Zeros are visually narrow... 00000 Letter O is visually wide... OOOOO
Logical errors present a much more serious group of errors, as they can lead to a scrap or even a collision. In short, a logical error can be defined as a program entry that is correct in its syntax but wrong in context. A very common example is a misplaced decimal point, an error in programming and program editing at the machine. The control has no way of selecting the correct dimension, as both are perfectly legitimate:
X100.0 instead of X10.0
Another common error is the change of G-code mode, for example:
| G00 Z2.0 | ... rapid to 2 mm above top of part |
| Z-5.0 F150.0 | ... feed to 5 mm deep at 150 mm/min |
| ... |
Feedrate is NOT effective in rapid mode
Missing Decimal Point
Also a very common error is a missing decimal point. This is an area that requires a little deeper explanation. Try to answer this question - what is the decimal equivalent of a program entry of X34720 ?
Don’t rush with the answer yet - ask yourself another question first - what units are used in the program? Machine shop programmers and operators who work with both metric and imperial units have to think twice. Here is some background for better understanding.

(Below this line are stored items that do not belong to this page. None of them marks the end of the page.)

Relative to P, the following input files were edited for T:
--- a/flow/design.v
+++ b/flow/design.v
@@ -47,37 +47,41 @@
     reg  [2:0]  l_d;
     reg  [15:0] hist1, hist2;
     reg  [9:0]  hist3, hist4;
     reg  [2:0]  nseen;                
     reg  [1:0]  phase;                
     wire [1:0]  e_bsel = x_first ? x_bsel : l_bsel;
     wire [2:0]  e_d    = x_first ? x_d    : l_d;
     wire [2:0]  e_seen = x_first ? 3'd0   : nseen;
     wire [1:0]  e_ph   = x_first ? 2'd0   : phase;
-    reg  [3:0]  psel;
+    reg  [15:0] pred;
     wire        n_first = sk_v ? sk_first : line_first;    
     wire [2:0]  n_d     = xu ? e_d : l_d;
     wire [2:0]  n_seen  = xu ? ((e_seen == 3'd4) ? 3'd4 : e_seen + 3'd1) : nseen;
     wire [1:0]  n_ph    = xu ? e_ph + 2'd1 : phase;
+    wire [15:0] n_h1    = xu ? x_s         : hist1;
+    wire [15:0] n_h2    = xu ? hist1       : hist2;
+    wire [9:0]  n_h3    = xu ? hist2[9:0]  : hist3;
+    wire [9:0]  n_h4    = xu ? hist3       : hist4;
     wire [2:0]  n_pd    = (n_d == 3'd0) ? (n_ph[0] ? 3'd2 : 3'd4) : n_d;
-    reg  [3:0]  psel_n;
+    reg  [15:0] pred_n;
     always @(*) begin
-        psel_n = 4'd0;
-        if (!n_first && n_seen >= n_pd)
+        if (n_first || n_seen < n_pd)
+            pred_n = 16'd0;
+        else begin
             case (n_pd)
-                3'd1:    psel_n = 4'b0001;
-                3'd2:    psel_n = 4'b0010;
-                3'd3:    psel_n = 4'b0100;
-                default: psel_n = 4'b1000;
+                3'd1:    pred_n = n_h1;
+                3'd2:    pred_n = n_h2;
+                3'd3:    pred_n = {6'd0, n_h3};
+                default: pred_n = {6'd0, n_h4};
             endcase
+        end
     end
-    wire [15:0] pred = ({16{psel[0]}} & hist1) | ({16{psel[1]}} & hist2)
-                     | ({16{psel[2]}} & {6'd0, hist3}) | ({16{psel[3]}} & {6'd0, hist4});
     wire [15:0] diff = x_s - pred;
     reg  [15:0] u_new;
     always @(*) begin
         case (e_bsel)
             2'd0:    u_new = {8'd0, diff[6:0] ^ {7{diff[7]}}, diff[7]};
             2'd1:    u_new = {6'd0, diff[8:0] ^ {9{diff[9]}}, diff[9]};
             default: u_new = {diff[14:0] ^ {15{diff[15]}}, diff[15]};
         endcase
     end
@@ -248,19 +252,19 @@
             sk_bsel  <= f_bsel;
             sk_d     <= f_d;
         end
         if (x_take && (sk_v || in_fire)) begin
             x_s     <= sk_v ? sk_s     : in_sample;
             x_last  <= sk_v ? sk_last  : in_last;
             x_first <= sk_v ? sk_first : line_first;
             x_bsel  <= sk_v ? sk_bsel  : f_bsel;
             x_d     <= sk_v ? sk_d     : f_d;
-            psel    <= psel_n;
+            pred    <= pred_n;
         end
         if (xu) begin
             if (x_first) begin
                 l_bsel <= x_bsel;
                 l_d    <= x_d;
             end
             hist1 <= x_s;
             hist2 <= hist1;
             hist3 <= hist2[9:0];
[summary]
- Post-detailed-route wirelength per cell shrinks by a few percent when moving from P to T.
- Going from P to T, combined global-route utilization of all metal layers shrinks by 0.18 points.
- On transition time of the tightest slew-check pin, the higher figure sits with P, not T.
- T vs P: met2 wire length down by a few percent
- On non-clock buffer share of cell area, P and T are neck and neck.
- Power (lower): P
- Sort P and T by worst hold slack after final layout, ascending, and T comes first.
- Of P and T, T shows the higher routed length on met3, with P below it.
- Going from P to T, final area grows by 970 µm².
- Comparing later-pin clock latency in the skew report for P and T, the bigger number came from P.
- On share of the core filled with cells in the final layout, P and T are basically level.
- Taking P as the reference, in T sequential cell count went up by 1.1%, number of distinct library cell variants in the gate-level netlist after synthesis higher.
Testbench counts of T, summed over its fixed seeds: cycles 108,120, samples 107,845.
Source: an optimization exercise on an open RTL-to-GDS flow (aim: small area). Production flows keep margins and buffers that such runs may drop.

// ecc_dec
module ecc_dec (
    input  wire         clk,
    input  wire         rst,
    input  wire         in_valid,
    input  wire [639:0] line_in,
    input  wire [45:0]  addr,
    output reg          out_valid,
    output reg  [511:0] data_out,
    output reg          err,
    output reg  [2:0]   kind,
    output reg  [3:0]   device,
    output reg  [7:0]   syn0,
    output reg  [7:0]   syn1,
    output reg  [7:0]   swmask
);
Settings: LEC_CHECK=0, CAP_MARGIN=20, CORE_MARGIN=2, CORE_UTILIZATION=40, CTS_BUF_LIST=sky130_fd_sc_hd__clkbuf_4 sky130_fd_sc_hd__clkbuf_8, GPL_TIMING_DRIVEN=0, PLACE_DENSITY=0.6, SLEW_MARGIN=20; clock period 6.0 ns.
standard.sh (not shown) runs the stock make flow with config.mk's settings and CLKGATE_MAP_FILE= SYNTH_SCRIPT=/design/flow/synth_recipe.tcl, a recipe that flattens the netlist after the stock synthesis.
==> flow/flow/run.sh <==
#!/bin/bash
# Standard layout with two changes: the port buffers are buf_1 cells (the
# resizer upsizes those on critical paths), and the 3-input xor/xnor cells
# are left out (two 2-input cells are smaller).
export BUFFER_PORTS_ARGS="-buffer_cell sky130_fd_sc_hd__buf_1"
bash standard.sh "DONT_USE_CELLS=sky130_fd_sc_hd__probe_p_8 sky130_fd_sc_hd__probec_p_8 sky130_fd_sc_hd__lpflow_bleeder_1 sky130_fd_sc_hd__lpflow_clkbufkapwr_1 sky130_fd_sc_hd__lpflow_clkbufkapwr_16 sky130_fd_sc_hd__lpflow_clkbufkapwr_2 sky130_fd_sc_hd__lpflow_clkbufkapwr_4 sky130_fd_sc_hd__lpflow_clkbufkapwr_8 sky130_fd_sc_hd__lpflow_clkinvkapwr_1 sky130_fd_sc_hd__lpflow_clkinvkapwr_16 sky130_fd_sc_hd__lpflow_clkinvkapwr_2 sky130_fd_sc_hd__lpflow_clkinvkapwr_4 sky130_fd_sc_hd__lpflow_clkinvkapwr_8 sky130_fd_sc_hd__lpflow_decapkapwr_12 sky130_fd_sc_hd__lpflow_decapkapwr_3 sky130_fd_sc_hd__lpflow_decapkapwr_4 sky130_fd_sc_hd__lpflow_decapkapwr_6 sky130_fd_sc_hd__lpflow_decapkapwr_8 sky130_fd_sc_hd__lpflow_inputiso0n_1 sky130_fd_sc_hd__lpflow_inputiso0p_1 sky130_fd_sc_hd__lpflow_inputiso1n_1 sky130_fd_sc_hd__lpflow_inputiso1p_1 sky130_fd_sc_hd__lpflow_inputisolatch_1 sky130_fd_sc_hd__lpflow_isobufsrc_1 sky130_fd_sc_hd__lpflow_isobufsrc_16 sky130_fd_sc_hd__lpflow_isobufsrc_2 sky130_fd_sc_hd__lpflow_isobufsrc_4 sky130_fd_sc_hd__lpflow_isobufsrc_8 sky130_fd_sc_hd__lpflow_isobufsrckapwr_16 sky130_fd_sc_hd__lpflow_lsbuf_lh_hl_isowell_tap_1 sky130_fd_sc_hd__lpflow_lsbuf_lh_hl_isowell_tap_2 sky130_fd_sc_hd__lpflow_lsbuf_lh_hl_isowell_tap_4 sky130_fd_sc_hd__lpflow_lsbuf_lh_isowell_4 sky130_fd_sc_hd__lpflow_lsbuf_lh_isowell_tap_1 sky130_fd_sc_hd__lpflow_lsbuf_lh_isowell_tap_2 sky130_fd_sc_hd__lpflow_lsbuf_lh_isowell_tap_4 sky130_fd_sc_hd__xor3_1 sky130_fd_sc_hd__xor3_2 sky130_fd_sc_hd__xor3_4 sky130_fd_sc_hd__xnor3_1 sky130_fd_sc_hd__xnor3_2 sky130_fd_sc_hd__xnor3_4" finish > standard.log 2>&1
The baseline ended with an error in I/O pin placement (3_2_place_iop) with PPL-0024.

In the very early stages of numerical control, the decision was made to limit every dimensional entry into the maximum of eight numerals (8-bit format), ranging from 00000000 to 99999999. At the same time, virtually all machine NC (hard wired) controls have been set to accept leading zero suppression as default. Its definition is quite clear:
Leading zero suppression allows all zeros before the first significant digit to be dropped
The example of X34720 is in reality equivalent to X00034720, with insignificant zeros dropped. Decimal point programming did not become widespread in part programming until the middle or even late 1980s (!). Until then, the decimal point had to be implied.

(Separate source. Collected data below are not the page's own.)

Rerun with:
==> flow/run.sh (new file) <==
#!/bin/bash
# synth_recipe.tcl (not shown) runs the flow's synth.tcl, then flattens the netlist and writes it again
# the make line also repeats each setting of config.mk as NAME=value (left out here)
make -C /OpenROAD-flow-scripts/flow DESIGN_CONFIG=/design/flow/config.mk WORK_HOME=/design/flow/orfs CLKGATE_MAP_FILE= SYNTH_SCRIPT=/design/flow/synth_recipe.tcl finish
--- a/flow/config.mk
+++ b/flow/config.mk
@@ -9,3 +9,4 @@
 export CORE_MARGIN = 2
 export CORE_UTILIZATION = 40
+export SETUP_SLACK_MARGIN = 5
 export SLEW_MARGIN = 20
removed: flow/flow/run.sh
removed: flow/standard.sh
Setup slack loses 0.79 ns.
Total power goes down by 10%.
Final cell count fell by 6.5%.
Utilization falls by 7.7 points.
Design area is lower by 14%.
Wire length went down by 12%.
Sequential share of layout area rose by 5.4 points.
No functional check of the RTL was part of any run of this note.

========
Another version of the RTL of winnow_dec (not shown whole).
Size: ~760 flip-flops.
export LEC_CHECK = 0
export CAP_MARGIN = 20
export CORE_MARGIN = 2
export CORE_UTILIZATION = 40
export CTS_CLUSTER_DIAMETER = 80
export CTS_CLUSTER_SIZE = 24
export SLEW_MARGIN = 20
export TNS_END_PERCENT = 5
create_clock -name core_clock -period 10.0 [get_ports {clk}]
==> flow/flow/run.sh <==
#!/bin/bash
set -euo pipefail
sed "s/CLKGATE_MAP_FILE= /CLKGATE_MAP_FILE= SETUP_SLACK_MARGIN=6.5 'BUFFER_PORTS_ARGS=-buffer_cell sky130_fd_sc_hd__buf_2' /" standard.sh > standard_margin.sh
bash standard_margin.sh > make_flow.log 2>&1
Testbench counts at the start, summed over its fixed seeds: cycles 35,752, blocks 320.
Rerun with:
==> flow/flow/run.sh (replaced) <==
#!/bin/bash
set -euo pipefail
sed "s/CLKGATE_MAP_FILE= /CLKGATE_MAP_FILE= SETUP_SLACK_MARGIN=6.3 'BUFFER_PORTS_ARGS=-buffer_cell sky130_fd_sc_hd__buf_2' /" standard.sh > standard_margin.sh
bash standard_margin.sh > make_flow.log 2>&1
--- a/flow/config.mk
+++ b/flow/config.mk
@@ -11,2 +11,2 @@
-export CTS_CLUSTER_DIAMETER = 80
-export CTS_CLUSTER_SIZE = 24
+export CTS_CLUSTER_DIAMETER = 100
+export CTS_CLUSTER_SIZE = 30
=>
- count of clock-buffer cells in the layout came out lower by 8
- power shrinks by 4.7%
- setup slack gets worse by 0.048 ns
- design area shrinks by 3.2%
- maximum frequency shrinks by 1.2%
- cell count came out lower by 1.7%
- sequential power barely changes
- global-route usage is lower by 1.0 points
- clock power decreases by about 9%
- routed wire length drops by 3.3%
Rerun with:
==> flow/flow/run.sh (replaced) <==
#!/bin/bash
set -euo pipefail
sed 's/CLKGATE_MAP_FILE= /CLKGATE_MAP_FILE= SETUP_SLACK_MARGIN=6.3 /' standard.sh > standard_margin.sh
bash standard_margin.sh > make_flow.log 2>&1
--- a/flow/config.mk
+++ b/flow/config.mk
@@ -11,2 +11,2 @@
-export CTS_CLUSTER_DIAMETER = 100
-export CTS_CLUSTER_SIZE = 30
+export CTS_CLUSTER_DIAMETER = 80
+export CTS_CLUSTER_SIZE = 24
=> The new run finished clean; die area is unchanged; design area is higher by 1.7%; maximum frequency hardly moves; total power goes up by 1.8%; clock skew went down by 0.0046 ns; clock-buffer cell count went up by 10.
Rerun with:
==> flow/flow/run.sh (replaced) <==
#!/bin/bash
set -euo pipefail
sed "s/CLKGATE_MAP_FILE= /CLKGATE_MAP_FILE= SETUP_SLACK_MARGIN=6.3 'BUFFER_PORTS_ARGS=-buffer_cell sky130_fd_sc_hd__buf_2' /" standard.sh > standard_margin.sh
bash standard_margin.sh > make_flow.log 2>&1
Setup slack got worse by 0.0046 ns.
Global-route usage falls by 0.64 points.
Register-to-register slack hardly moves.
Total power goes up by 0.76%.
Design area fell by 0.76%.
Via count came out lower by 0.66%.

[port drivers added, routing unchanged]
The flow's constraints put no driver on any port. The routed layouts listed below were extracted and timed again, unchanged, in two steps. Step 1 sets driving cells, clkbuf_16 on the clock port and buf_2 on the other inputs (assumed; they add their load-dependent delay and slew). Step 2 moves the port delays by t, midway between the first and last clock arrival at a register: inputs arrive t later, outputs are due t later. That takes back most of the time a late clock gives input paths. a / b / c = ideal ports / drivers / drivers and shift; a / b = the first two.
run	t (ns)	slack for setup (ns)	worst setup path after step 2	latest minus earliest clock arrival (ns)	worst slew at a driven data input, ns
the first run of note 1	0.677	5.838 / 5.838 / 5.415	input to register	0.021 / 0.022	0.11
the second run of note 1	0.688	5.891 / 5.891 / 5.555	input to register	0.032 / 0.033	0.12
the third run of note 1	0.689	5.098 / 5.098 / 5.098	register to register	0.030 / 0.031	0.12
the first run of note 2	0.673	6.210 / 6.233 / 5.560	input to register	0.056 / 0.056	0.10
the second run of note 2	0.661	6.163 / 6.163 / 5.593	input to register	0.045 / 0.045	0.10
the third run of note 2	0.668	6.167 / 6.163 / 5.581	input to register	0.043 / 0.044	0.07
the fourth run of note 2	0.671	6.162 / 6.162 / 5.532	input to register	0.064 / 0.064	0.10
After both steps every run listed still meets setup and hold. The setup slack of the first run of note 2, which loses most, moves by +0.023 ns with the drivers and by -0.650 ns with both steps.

The rule was as simple as it was logical:
For METRIC units, the implied decimal point is THREE decimal places left of the last of 8 digits
For IMPERIAL units, the implied decimal point is FOUR decimal places left of the last of 8 digits
In both cases, the number of decimal places indicates the smallest resolution - the smallest amount of motion possible for each system of units. That means the example of X34720 is equivalent to:
▪Metric units:
X34720 is equivalent to X34.720 (= X34.72) mm
▪Imperial units:
X34720 is equivalent to X3.4720 (= X3.472) inches
For those interested in the trailing zero suppression (not a required knowledge), the same program word X34720 would have to be written as X0003472 with the following results:
▪Metric units:
X0003472 is equivalent to X34.720 (= X34.72) mm
▪Imperial units:
X0003472 is equivalent to X3.4720 (= X3.472) inches
Trailing zero suppression is not used on CNC machines, because of its impracticality.

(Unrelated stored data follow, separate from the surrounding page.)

From an optimization exercise on the open Yosys and OpenROAD flow, aimed at small area, a short achievable clock period and few clock cycles per item; shortcuts taken in it are not production practice. RTL that was checked went through simulation tests only; none was proved equivalent to the original. The RTL of runs 1 to 3 was laid out without a check of its function.

## flow/design.v (module list and top-level ports; edited modules follow where they fit)
// module loop_frame: 490 lines
// module lf_mac32: 1765 lines
// module lf_mac33: 1793 lines
// module lf_add33: 127 lines
module loop_frame (
    input  wire        clk,
    input  wire        rst,
    input  wire        cmd_valid,
    output wire        cmd_ready,
    input  wire [1:0]  cmd_op,
    input  wire [5:0]  cmd_addr,
    input  wire [31:0] cmd_data,
    input  wire [31:0] in_y,
    input  wire [31:0] in_r,
    input  wire [31:0] in_x1,
    input  wire [31:0] in_x2,
    input  wire [31:0] in_x3,
    output reg         out_valid,
    output reg  [31:0] out_value,
    output reg  [1:0]  out_lim,
    output reg  [11:0] out_flags
);
  // ...
==> flow/flow/run.sh <==
#!/bin/bash
# Layout flow: the standard ORFS flow (standard.sh), with repair_timing aimed
# at a setup slack margin so that the critical paths are sized for a short period.
# The clock period and all constraints stay the design's. Each make/tool output
# goes to its own log in this folder (ORFS also keeps its per-step logs under orfs/logs).
set -euo pipefail
MARGIN=24
bash standard.sh SYNTH_ARGS=-noabc SETUP_SLACK_MARGIN=$MARGIN synth > flow_synth.log 2>&1
bash standard.sh SETUP_SLACK_MARGIN=$MARGIN floorplan > flow_floorplan.log 2>&1
bash standard.sh SETUP_SLACK_MARGIN=$MARGIN place > flow_place.log 2>&1
bash standard.sh SETUP_SLACK_MARGIN=$MARGIN cts > flow_cts.log 2>&1
bash standard.sh SETUP_SLACK_MARGIN=$MARGIN route > flow_route.log 2>&1
bash standard.sh SETUP_SLACK_MARGIN=$MARGIN finish > flow_finish.log 2>&1
==> flow/standard.sh <==
#!/bin/bash
# synth_recipe.tcl (not shown) runs the flow's synth.tcl, then flattens the netlist and writes it again
# the make line also repeats each setting of config.mk as NAME=value (left out here)
make -C /OpenROAD-flow-scripts/flow DESIGN_CONFIG=/design/flow/config.mk WORK_HOME=/design/flow/orfs CLKGATE_MAP_FILE= SYNTH_SCRIPT=/design/flow/synth_recipe.tcl "${@:-finish}"
==> flow/config.mk <==
export PLATFORM = sky130hd
export DESIGN_NAME = loop_frame
export DESIGN_NICKNAME = loop_frame
export VERILOG_FILES = /design/flow/design.v
export SDC_FILE = /design/flow/constraint.sdc
export NUM_CORES = 8
export LEC_CHECK = 0
export ABC_AREA = 1
export CAP_MARGIN = 20
export CORE_MARGIN = 2
export CORE_UTILIZATION = 40
export SLEW_MARGIN = 20
export TNS_END_PERCENT = 0
==> flow/constraint.sdc <==
create_clock -name core_clock -period 32.0 [get_ports {clk}]
set_input_delay 6.4000 -clock core_clock [delete_from_list [all_inputs] [get_ports {clk}]]
set_output_delay 6.4000 -clock core_clock [all_outputs]
set_load 0.01 [all_outputs]
==> run summary, run 1 <==
* Hold Buf Count CTS at 0
* PnR worst setup slack at 23.17 ns
* Reg2Reg Setup Slack at 23.17 ns
* Global routing usage on met1 at 44.71%
* N_taps at 8671
* Highest Signal Layer: met5
* Status: complete, no violations
* CTS tree: built
* # port buffers at 250
* Tcrit/Tclk final at 27.59%
* CP endpoint kind: flop
* Slowest library cell on the worst path: fa_2
* CP endpoint: xq4[13]
* Crit path buf inv count at 4
* Fraction of area in multi-input gates at 63.06%
* # setup viols final at 0
* Synth top area share at 19.87%
* Clock transition at path regs at 0.07 ns
* Die Area at 0.6619 mm²
* Commonest non-fill, non-tap cell in the layout: nand2_1
* Detail Route met3 WL at 157800 µm
* Total CTS buffers at 321
* DR iter-0 viols at 33240
* Largest family of logic cells by synthesized area: adder cells
* Largest area contributor in the netlist: fa_1
* Initial Util at 40.11%
* Min-delay worst type: flop to flop
* Initial antenna violation count at 130
* WL met2 at 530700 µm
* Fmax at 113.3 MHz
* CP top delay family: adder cells
* Root Driver: clkbuf_16
* Simple-gate share of the synthesized area at 14.03%
* Nonclk inv count at 3382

As this section covers the subject of logical errors that cannot be normally detected by the control system, there is at least one notable exception:
In G41/G42 cutter radius offset mode, the control system will issue an alarm when the cutter radius is greater than the inside arc radius
More on the subject of Cutter Radius Offset is covered in a separate comprehensive chapter (page 135).
Entering the wrong offset amount into the control system is also an error that can have serious consequences. For every dimensional problem, check not only the program but check the offset settings as well.
If parts to be machined frequently change from one unit system to another (metric to imperial or vice versa), a common error is to use a frequently used dimension is one format and using it in the other format.
For example,
G99 G81 R2.0 Z-10.0 F200.0
... is a normal metric example. In imperial units, the feedrate start point in R-level will be 2 inches, and - even worse - the depth of cut will be 10 inches. Feedrate will also be extremely fast, at 200 inches per minute.
Many other programming errors can be listed, but the most common have been covered.